Je savais de qui il parlait. June. La musicienne indie populaire, la victime charismatique. Ma sœur sociopathe.

Il a sorti un document plié de la poche de sa veste. Il me l'a mis dans la main. « J'ai déjà signé. »

C'était un accord de divorce.

Il voulait le divorce. Il avait toujours prévu d'y mettre fin dès le retour de son grand amour.

« Ne quitte pas Paris », a-t-il ordonné, son ton ne laissant aucune place à la discussion. « June donne un concert de bienvenue. Il y a des rumeurs qui circulent, et j'ai besoin que tu joues l'épouse dévouée encore un peu. Pour les faire taire. »

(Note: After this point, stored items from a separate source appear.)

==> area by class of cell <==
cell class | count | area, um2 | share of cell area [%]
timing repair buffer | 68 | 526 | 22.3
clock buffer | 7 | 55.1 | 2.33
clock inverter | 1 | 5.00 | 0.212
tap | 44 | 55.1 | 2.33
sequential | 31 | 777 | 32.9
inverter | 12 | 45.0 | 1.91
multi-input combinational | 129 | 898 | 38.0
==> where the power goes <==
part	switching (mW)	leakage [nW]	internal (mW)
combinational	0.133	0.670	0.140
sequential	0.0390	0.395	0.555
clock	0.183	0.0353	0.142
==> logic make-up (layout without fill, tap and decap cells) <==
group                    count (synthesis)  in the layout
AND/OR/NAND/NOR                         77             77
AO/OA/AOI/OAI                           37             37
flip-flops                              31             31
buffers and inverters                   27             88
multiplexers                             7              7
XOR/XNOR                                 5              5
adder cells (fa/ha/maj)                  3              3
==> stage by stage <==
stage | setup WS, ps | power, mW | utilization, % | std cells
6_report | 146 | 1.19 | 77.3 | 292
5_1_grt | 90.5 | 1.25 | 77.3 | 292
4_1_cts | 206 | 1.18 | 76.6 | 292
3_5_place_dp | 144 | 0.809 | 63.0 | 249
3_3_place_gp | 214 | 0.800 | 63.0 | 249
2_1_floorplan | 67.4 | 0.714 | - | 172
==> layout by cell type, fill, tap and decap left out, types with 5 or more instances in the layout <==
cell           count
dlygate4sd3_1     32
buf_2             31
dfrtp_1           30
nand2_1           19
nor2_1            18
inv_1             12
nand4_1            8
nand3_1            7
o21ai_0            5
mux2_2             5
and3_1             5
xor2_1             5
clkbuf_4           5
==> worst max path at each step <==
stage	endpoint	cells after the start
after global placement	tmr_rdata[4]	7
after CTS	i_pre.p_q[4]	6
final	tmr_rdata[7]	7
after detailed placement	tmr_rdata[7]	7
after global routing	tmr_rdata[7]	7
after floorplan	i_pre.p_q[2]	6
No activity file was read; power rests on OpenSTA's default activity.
<file path="config.mk">
export PLATFORM = sky130hd
export DESIGN_NAME = pdac_host_regs
export DESIGN_NICKNAME = d
export VERILOG_FILES = /design/src/rtl/pdac_pkg.sv /design/src/rtl/pdac_decode.sv /design/src/rtl/pdac_cfg_regs.sv /design/src/rtl/pdac_triplet_seq.sv /design/src/rtl/pdac_host_regs.sv
export SDC_FILE = /design/constraint.sdc
export NUM_CORES = 1
export LEC_CHECK = 0
export ABC_CLOCK_PERIOD_IN_PS = 3200
export CORE_MARGIN = 8
export CORE_UTILIZATION = 56
export DETAILED_ROUTE_END_ITERATION = 10
export HOLD_SLACK_MARGIN = 0.1
export MAX_ROUTING_LAYER = met4
export PLACE_DENSITY = 0.95
export SYNTH_ARGS = -nofsm -noshare
export SYNTH_HDL_FRONTEND = slang
export SYNTH_HIERARCHICAL = 1
export SYNTH_SLANG_ARGS = --single-unit
</file>
<file path="constraint.sdc">
create_clock -name clk -period 3.2 [get_ports clk]
set_clock_uncertainty 0.05 [all_clocks]
set_input_delay 0.32 -clock clk [delete_from_list [all_inputs] [get_ports clk]]
set_output_delay 0.32 -clock clk [all_outputs]
set_load 0.01 [all_outputs]
</file>
<file path="src/rtl/pdac_pkg.sv">
package pdac_pkg;
  localparam int DW = 8;
  localparam int NREG = 16;

  localparam logic [3:0] OFS_WADDR  = 4'h0;
  localparam logic [3:0] OFS_PDATA  = 4'h1;
  localparam logic [3:0] OFS_PMASK  = 4'h2;
  localparam logic [3:0] OFS_RADDR  = 4'h3;
  localparam logic [3:0] OFS_CWADDR = 4'h4;
  localparam logic [3:0] OFS_CDATA  = 4'h5;
  localparam logic [3:0] OFS_CMD0   = 4'h6;
  localparam logic [3:0] OFS_CRADDR = 4'h7;
  localparam logic [3:0] OFS_CMD1   = 4'h8;
  localparam logic [3:0] OFS_CMD2   = 4'h9;
  localparam logic [3:0] OFS_STAT   = 4'hA;
  localparam logic [3:0] OFS_CRAM   = 4'hB;
  localparam logic [3:0] OFS_XLO    = 4'hC;
  localparam logic [3:0] OFS_XHI    = 4'hD;
  localparam logic [3:0] OFS_YLO    = 4'hE;
  localparam logic [3:0] OFS_YHI    = 4'hF;

  typedef enum logic [1:0] {PH_RED = 2'd0, PH_GRN = 2'd1, PH_BLU = 2'd2} phase_e;

  // Component narrowing for the six-bit DAC mode.
  function automatic logic [DW-1:0] dac_narrow(input logic [DW-1:0] d, input logic wide);
    return wide ? d : {2'b00, d[DW-3:0]};
  endfunction

  // Indirect command register visible when extended access is on and index is 1.
  function automatic logic ind_gate(input logic ext_bit, input logic [DW-1:0] idx);
    return ext_bit && (idx == DW'(1));
  endfunction
endpackage

</file>
<file path="src/rtl/pdac_decode.sv">
module pdac_decode
  import pdac_pkg::*;
(
  input  logic            sel,
  input  logic            wr,
  input  logic [3:0]      addr,
  output logic [NREG-1:0] wr_hit
);
  for (genvar i = 0; i < NREG; i++) begin : g_hit
    assign wr_hit[i] = sel && wr && (addr == 4'(i));
  end
endmodule

</file>
<file path="src/rtl/pdac_cfg_regs.sv">
module pdac_cfg_regs
  import pdac_pkg::*;
#(
  parameter int POS_W = 12
) (
  input  logic             clk,
  input  logic             rst_n,
  input  logic [NREG-1:0]  wr_hit,
  input  logic [DW-1:0]    wdata,
  input  logic             cmd3_en,
  output logic [DW-1:0]    cmd0_o,
  output logic [DW-1:0]    cmd1_o,
  output logic [DW-1:0]    cmd2_o,
  output logic [DW-1:0]    cmd3_o,
  output logic [DW-1:0]    pmask_o,
  output logic [DW-1:0]    raddr_o,
  output logic [DW-1:0]    craddr_o,
  output logic [POS_W-1:0] cur_x_o,
  output logic [POS_W-1:0] cur_y_o
);
  localparam int HI_W = POS_W - DW;

  logic cmd3_write;
  assign cmd3_write = wr_hit[OFS_STAT] && cmd3_en;

  always_ff @(posedge clk) begin
    if (!rst_n) begin
      cmd0_o   <= '0;
      cmd1_o   <= '0;
      cmd2_o   <= '0;
      cmd3_o   <= '0;
      pmask_o  <= '1;
      raddr_o  <= '0;
      craddr_o <= '0;
      cur_x_o  <= '0;
      cur_y_o  <= '0;
    end else begin
      if (wr_hit[OFS_CMD0])   cmd0_o   <= wdata;
      if (wr_hit[OFS_CMD1])   cmd1_o   <= wdata;
      if (wr_hit[OFS_CMD2])   cmd2_o   <= wdata;
      if (cmd3_write)         cmd3_o   <= wdata;
      if (wr_hit[OFS_PMASK])  pmask_o  <= wdata;
      if (wr_hit[OFS_RADDR])  raddr_o  <= wdata;
      if (wr_hit[OFS_CRADDR]) craddr_o <= wdata;
      if (wr_hit[OFS_XLO])    cur_x_o[DW-1:0]      <= wdata;
      if (wr_hit[OFS_XHI])    cur_x_o[POS_W-1:DW]  <= wdata[HI_W-1:0];
      if (wr_hit[OFS_YLO])    cur_y_o[DW-1:0]      <= wdata;
      if (wr_hit[OFS_YHI])    cur_y_o[POS_W-1:DW]  <= wdata[HI_W-1:0];
    end
  end

  p_decode_onehot_r1: assert property (@(posedge clk) disable iff (!rst_n)
    $onehot0(wr_hit));

  p_cmd3_guard_r3: assert property (@(posedge clk) disable iff (!rst_n)
    !$stable(cmd3_o) |-> $past(wr_hit[OFS_STAT] && cmd3_en));

  p_xhi_source_r8: assert property (@(posedge clk) disable iff (!rst_n)
    !$stable(cur_x_o[POS_W-1:DW]) |-> $past(wr_hit[OFS_XHI]));
endmodule

</file>
<file path="src/rtl/pdac_triplet_seq.sv">
module pdac_triplet_seq
  import pdac_pkg::*;
#(
  parameter int ADDR_W = 8
) (
  input  logic              clk,
  input  logic              rst_n,
  input  logic              load_addr,
  input  logic [ADDR_W-1:0] load_val,
  input  logic              clr_phase,
  input  logic              data_wr,
  input  logic [DW-1:0]     data_in,
  output logic [ADDR_W-1:0] addr_o,
  output logic              we_o,
  output logic [ADDR_W-1:0] wr_addr_o,
  output logic [3*DW-1:0]   rgb_o
);
  phase_e        phase_q;
  logic [DW-1:0] red_q, grn_q;
  logic          triplet_done;

  assign triplet_done = data_wr && !load_addr && !clr_phase && (phase_q == PH_BLU);

  always_ff @(posedge clk) begin
    if (!rst_n) begin
      phase_q   <= PH_RED;
      red_q     <= '0;
      grn_q     <= '0;
      addr_o    <= '0;
      we_o      <= 1'b0;
      wr_addr_o <= '0;
      rgb_o     <= '0;
    end else begin
      we_o <= triplet_done;
      if (load_addr) begin
        addr_o  <= load_val;
        phase_q <= PH_RED;
      end else if (clr_phase) begin
        phase_q <= PH_RED;
      end else if (data_wr) begin
        unique case (phase_q)
          PH_RED: begin red_q <= data_in; phase_q <= PH_GRN; end
          PH_GRN: begin grn_q <= data_in; phase_q <= PH_BLU; end
          default: begin
            wr_addr_o <= addr_o;
            rgb_o     <= {red_q, grn_q, data_in};
            addr_o    <= addr_o + 1'b1;
            phase_q   <= PH_RED;
          end
        endcase
      end
    end
  end

  p_single_pulse_r4: assert property (@(posedge clk) disable iff (!rst_n)
    we_o |=> !we_o);

  p_post_inc_r5: assert property (@(posedge clk) disable iff (!rst_n)
    we_o |-> (addr_o == ADDR_W'(wr_addr_o + 1'b1)));
endmodule

</file>
<file path="src/rtl/pdac_host_regs.sv">
module pdac_host_regs
  import pdac_pkg::*;
#(
  parameter int PAL_AW = 8,
  parameter int CUR_AW = 2,
  parameter int POS_W  = 12
) (
  input  logic              clk,
  input  logic              rst_n,
  input  logic              bus_sel,
  input  logic              bus_wr,
  input  logic [3:0]        bus_addr,
  input  logic [7:0]        bus_wdata,
  output logic [7:0]        bus_rdata,
  input  logic [7:0]        status_in,
  output logic [7:0]        cfg_cmd0,
  output logic [7:0]        cfg_cmd1,
  output logic [7:0]        cfg_cmd2,
  output logic [7:0]        cfg_cmd3,
  output logic [7:0]        pix_mask,
  output logic              dac_8bit,
  output logic [POS_W-1:0]  cur_x,
  output logic [POS_W-1:0]  cur_y,
  output logic              pal_we,
  output logic [PAL_AW-1:0] pal_index,
  output logic [23:0]       pal_rgb,
  output logic              cur_col_we,
  output logic [CUR_AW-1:0] cur_col_index,
  output logic [23:0]       cur_col_rgb
);
  logic [NREG-1:0]   wr_hit;
  logic [DW-1:0]     pal_raddr, cur_raddr;
  logic [PAL_AW-1:0] pal_waddr;
  logic [CUR_AW-1:0] cur_waddr;
  logic [DW-1:0]     comp_byte;
  logic              cmd3_en;

  pdac_decode u_decode (
    .sel(bus_sel), .wr(bus_wr), .addr(bus_addr), .wr_hit(wr_hit)
  );

  assign cmd3_en   = ind_gate(cfg_cmd0[7], DW'(pal_waddr));
  assign dac_8bit  = cfg_cmd0[1];
  assign comp_byte = dac_narrow(bus_wdata, dac_8bit);

  pdac_cfg_regs #(.POS_W(POS_W)) u_cfg (
    .clk(clk), .rst_n(rst_n), .wr_hit(wr_hit), .wdata(bus_wdata),
    .cmd3_en(cmd3_en),
    .cmd0_o(cfg_cmd0), .cmd1_o(cfg_cmd1), .cmd2_o(cfg_cmd2), .cmd3_o(cfg_cmd3),
    .pmask_o(pix_mask), .raddr_o(pal_raddr), .craddr_o(cur_raddr),
    .cur_x_o(cur_x), .cur_y_o(cur_y)
  );

  pdac_triplet_seq #(.ADDR_W(PAL_AW)) u_pal_seq (
    .clk(clk), .rst_n(rst_n),
    .load_addr(wr_hit[OFS_WADDR]), .load_val(bus_wdata[PAL_AW-1:0]),
    .clr_phase(wr_hit[OFS_RADDR]),
    .data_wr(wr_hit[OFS_PDATA]), .data_in(comp_byte),
    .addr_o(pal_waddr), .we_o(pal_we), .wr_addr_o(pal_index), .rgb_o(pal_rgb)
  );

  pdac_triplet_seq #(.ADDR_W(CUR_AW)) u_cur_seq (
    .clk(clk), .rst_n(rst_n),
    .load_addr(wr_hit[OFS_CWADDR]), .load_val(bus_wdata[CUR_AW-1:0]),
    .clr_phase(wr_hit[OFS_CRADDR]),
    .data_wr(wr_hit[OFS_CDATA]), .data_in(comp_byte),
    .addr_o(cur_waddr), .we_o(cur_col_we), .wr_addr_o(cur_col_index), .rgb_o(cur_col_rgb)
  );

  always_comb begin
    unique case (bus_addr)
      OFS_WADDR:  bus_rdata = DW'(pal_waddr);
      OFS_PMASK:  bus_rdata = pix_mask;
      OFS_RADDR:  bus_rdata = pal_raddr;
      OFS_CWADDR: bus_rdata = DW'(cur_waddr);
      OFS_CMD0:   bus_rdata = cfg_cmd0;
      OFS_CRADDR: bus_rdata = cur_raddr;
      OFS_CMD1:   bus_rdata = cfg_cmd1;
      OFS_CMD2:   bus_rdata = cfg_cmd2;
      OFS_STAT:   bus_rdata = cmd3_en ? cfg_cmd3 : status_in;
      OFS_XLO:    bus_rdata = cur_x[DW-1:0];
      OFS_XHI:    bus_rdata = DW'(cur_x[POS_W-1:DW]);
      OFS_YLO:    bus_rdata = cur_y[DW-1:0];
      OFS_YHI:    bus_rdata = DW'(cur_y[POS_W-1:DW]);
      default:    bus_rdata = '0;
    endcase
  end
endmodule

</file>
==> impl_results.md <==
- Crit. Startpoint: bus_addr[3]
- GRT Total Usage: 26.8%
- Max-slew headroom: 26.7%
- Die Width: 138 µm
- Ports: 157
- Worst min-delay path class: in2reg
- Pre-CTS worst setup slack: 269 ps
- Hold Startpoint: rst_n
- Reg2reg start: u_pal_seq/addr_o[0]$_SDFFE_PN0P_
- Worst setup EP type: output pin
- RSZ-0062 raised after global routing: no
- FF-to-FF path depth: 6
- Fin crit share: 93.7%
- Peak supply drop: 0.000403 V
- Most frequent cells in the layout: 186 x dfxtp_1, 172 x nand2_1, 155 x clkdlybuf4s50_1, 120 x mux2i_1, 68 x nor2b_1
- Synthesized netlist cell count: 898
- Drt pass-1 iters: 6
- Worst-Skew Late Latency: 430 ps
- Pin count of the biggest net entering global routing: 82
- Max-capacitance violation count: 0
- Total wire length: 24900 µm
- First-iteration detailed-routing DRC count: 781
- Final hold violations: 0
- Switching share of power: 22.9%
- CP startpoint kind: input pin
- Fin nets: 1055
- Req. time, crit path: 2830 ps
- Gpl congestion: 0.963
- CTS tree: built
- TritonCTS Sinks: 186
- GR Overflow Total: 0
- Share of power burned in registers: 48.8%
- First-pass GRT wire length: 38100 µm
- Max-slew violation count: 0
- Reg clk slew, reported paths: 70 ps
- # Post-CTS Setup Buffers: 0
- Share of layout cells above drive strength 1: 7.48%
- Row cnt: 44
- Setup TNS: 0 ps
- Hold EP: u_cfg/pmask_o[5]$_SDFFE_PN1P_
- Antenna cells: 0
- Power Density: 455 nW/µm²
- Total power draw: 4.78 mW
- CTS Hold Bufs: 0
- Worst Hold Path Cells: 2
- WS Path Type: in2out
- Port Buffers: 156
- Psw: 1.09 mW
- Slack of the critical path: 200 ps
- Cell Int Power: 3.69 mW
- Via density: 5.93
- Setup violations, final: 0
- Post-CTS Resized: 0
- Post-Syn Nets: 923
- Slew at the pin closest to its max-slew limit: 1100 ps
- Fmax: 333 MHz
- Syn. warnings: 6
- Wire per inst: 20.3 µm
- Antenna Nets Post-Route: 0
- Crit path DAT: 2630 ps
- Top fanout value on the critical path: 33
- Clock buffer depth: 2
- Syn-to-layout area delta: 27.0%
- Clock network power share: 45.5%
- Period minus WS final: 3000 ps
- CTS root buf: clkbuf_16
- Residual DRC: 0
- Vias in the first global route: 6988
- Die footprint: 18900 µm²
- Gate power share: 5.7%
- Starting Density: 57.2%
- P_leak: 3.69 nW
- Total CTS buffers: 17
- Mean Syn Cell Area: 9.22 µm²
- Vias: 7279
- Total core area: 14500 µm²
- Most common cell after layout, fill and taps aside: dfxtp_1
- Cell area after synthesis: 8280 µm²
- FF-to-FF End: u_cfg/cmd3_o[4]$_SDFFE_PN0P_
- Status: finished, final reports clean
- Die Ht: 138 µm
- Reg2reg setup slack: 1190 ps
- Initial antenna violation count: 0
- Final HPWL DP: 16900 µm
- H-tree depth: 4
- Final hold slack: 152 ps
[worst max path at each step]
stage                                  endpoint  depth (start not counted)
2_1_floorplan  u_pal_seq/addr_o[6]$_SDFFE_PN0P_                          6
3_3_place_gp                       bus_rdata[7]                          7
3_5_place_dp                       bus_rdata[7]                          7
4_1_cts                            bus_rdata[3]                          7
5_1_grt                            bus_rdata[5]                          7
6_report                           bus_rdata[3]                          7
[critical path: stages]
cell and delay (ps):
clkdlybuf4s50_1 520, buf_12 190, nor2b_1 510, a22o_1 220, a221oi_1 70, o221ai_1 200, clkdlybuf4s50_1 590
[per-stage QoR]
stage	area, µm²	cells	util (%)
finish	10500	1227	72.6
global route	10500	1227	72.6
CTS	10500	1227	72.6
detailed placement	9900	1195	68.4
global placement	9900	1195	68.4
floorplan	8280	898	-
[flip-flops by register name, indices dropped and copies added (netlist names), 8 cells and up]
| name | flops |
|---|---|
| u_cur_seq/rgb_o | 24 |
| u_pal_seq/rgb_o | 24 |
| u_cfg/cur_x_o | 12 |
| u_cfg/cur_y_o | 12 |
| u_cfg/cmd0_o | 8 |
| u_cfg/cmd1_o | 8 |
| u_cfg/cmd2_o | 8 |
| u_cfg/cmd3_o | 8 |
| u_cfg/craddr_o | 8 |
| u_cfg/pmask_o | 8 |
| u_cfg/raddr_o | 8 |
| u_cur_seq/grn_q | 8 |
| u_cur_seq/red_q | 8 |
| u_pal_seq/addr_o | 8 |
| u_pal_seq/grn_q | 8 |
| u_pal_seq/red_q | 8 |
| u_pal_seq/wr_addr_o | 8 |
[layer usage]
| layer | track usage (%) | vias up | wire, µm |
|---|---|---|---|
| li1 | - | 3357 | - |
| met3 | 6.16 | 61 | 2320 |
| met2 | 42.7 | 416 | 11900 |
| met4 | 10.0 | 0 | 614 |
| met1 | 32.4 | 3445 | 10100 |
| met5 | - | - | 0 |
[layout make-up]
class	count	area (µm²)
Clock buffer	19	443
Timing Repair Buffer	185	1810
Sequential cell	186	3720
Tap cell	184	230
Clock inverter	13	168
Multi-Input combinational cell	634	4110
Inverter	6	22.5
Fill cell	1022	3970
[power by group through the flow]
| stage | logic (mW) | clock network (mW) | registers [mW] |
|---|---|---|---|
| 2_1_floorplan | 0.156 | 0 | 2.38 |
| 3_3_place_gp | 0.262 | 0 | 2.39 |
| 3_5_place_dp | 0.266 | 0 | 2.39 |
| 4_1_cts | 0.267 | 2.19 | 2.33 |
| 5_1_grt | 0.287 | 2.28 | 2.33 |
| 6_report | 0.272 | 2.18 | 2.33 |
Note: power is estimated with default switching activity, not from simulation.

Mon téléphone a vibré dans ma main. Un SMS. D'un numéro que je ne reconnaissais pas, mais je savais de qui il venait.

*Ma sœur, je suis de retour. Je t'ai manqué ? J'ai entendu dire qu'Alexandre se débarrasse enfin de toi. À bientôt.*

Mon cœur, que je croyais changé en pierre, a ressenti un dernier coup, dévastateur. Il ne divorçait pas parce que je le voulais. Il divorçait pour elle.

J'ai baissé les yeux sur les papiers dans ma main. Puis je l'ai regardé, les yeux clairs et secs.

Je me suis dirigée vers le bureau de la chambre d'hôtel, j'ai pris un stylo et j'ai signé.

Éléonore Chevalier. Bientôt ex-Madame Dubois.

La quatre-vingt-dix-neuvième fois était la dernière fois qu'il me ferait ça.